Overview
TSCA is the central chemicals law in the United States. The Environmental Protection Agency runs it, and the law reaches industrial and commercial chemicals across most sectors. The 1976 law was significantly amended by the Frank R. Lautenberg Chemical Safety for the 21st Century Act of 2016, which gave EPA stronger authority: mandatory risk evaluation and prioritization of existing chemicals, a risk-based safety standard, and review of new chemicals before they enter the market. People often call it the rough US counterpart to REACH, but the two systems work quite differently.

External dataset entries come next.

--- config.mk ---
export PLATFORM = sky130hd
export DESIGN_NAME = control_unit
export DESIGN_NICKNAME = d
export VERILOG_FILES = /design/src/rtl/control_unit.sv
export SDC_FILE = /design/constraint.sdc
export NUM_CORES = 1
export LEC_CHECK = 0
export CAP_MARGIN = 20
export CELL_PAD_IN_SITES_DETAIL_PLACEMENT = 1
export CELL_PAD_IN_SITES_GLOBAL_PLACEMENT = 1
export CORE_MARGIN = 4
export CORE_UTILIZATION = 30
export CTS_CLUSTER_DIAMETER = 150
export DETAILED_ROUTE_END_ITERATION = 8
export GPL_TIMING_DRIVEN = 0
export HOLD_SLACK_MARGIN = 0.15
export PLACE_DENSITY = 0.83
export SLEW_MARGIN = 20
export SYNTH_ARGS = -nofsm -noshare
export SYNTH_HDL_FRONTEND = slang
export SYNTH_SLANG_ARGS = --single-unit
--- constraint.sdc ---
create_clock -name clk -period 0.9 [get_ports clk]
set_clock_uncertainty 0.2 [all_clocks]
set_input_delay 0.09 -clock clk [delete_from_list [all_inputs] [get_ports clk]]
set_output_delay 0.09 -clock clk [all_outputs]
set_load 0.1 [all_outputs]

TSCA rests on three pillars. It keeps an Inventory of existing chemicals, requires notice before a new chemical reaches the market, and lets EPA restrict substances that pose an unreasonable risk.
What it covers
The TSCA Inventory is the master list of chemicals already in US commerce. A substance on the Inventory counts as existing; anything not on it counts as new. To make or import a new chemical, a company files a pre-manufacture notice, which gives EPA the chance to review the substance and set conditions before it goes into use.
Section 6 holds the power to act on chemicals already in use. When EPA finds that a substance presents an unreasonable risk, it can restrict or ban specific uses. It has used this power on certain persistent, bioaccumulative and toxic substances, including PIP (3:1), and on methylene chloride.
PFAS reporting
PFAS carry specific duties under Section 8, which deals with reporting and recordkeeping. Companies that have made or imported these substances face obligations to report data on them, part of a wider push to map where PFAS sit across US supply chains.
How it compares to REACH
The two laws share a goal of controlling chemical risk, yet they split the work differently between government and industry.
How it relates to other topics
- REACH is the EU system most often set against TSCA.
- California Proposition 65 adds a state-level warning duty on top of federal law.
- PFAS face reporting duties under Section 8.
- The EPA is the agency that administers the law.
Note: general educational information, not legal advice. Check the official source before relying on it.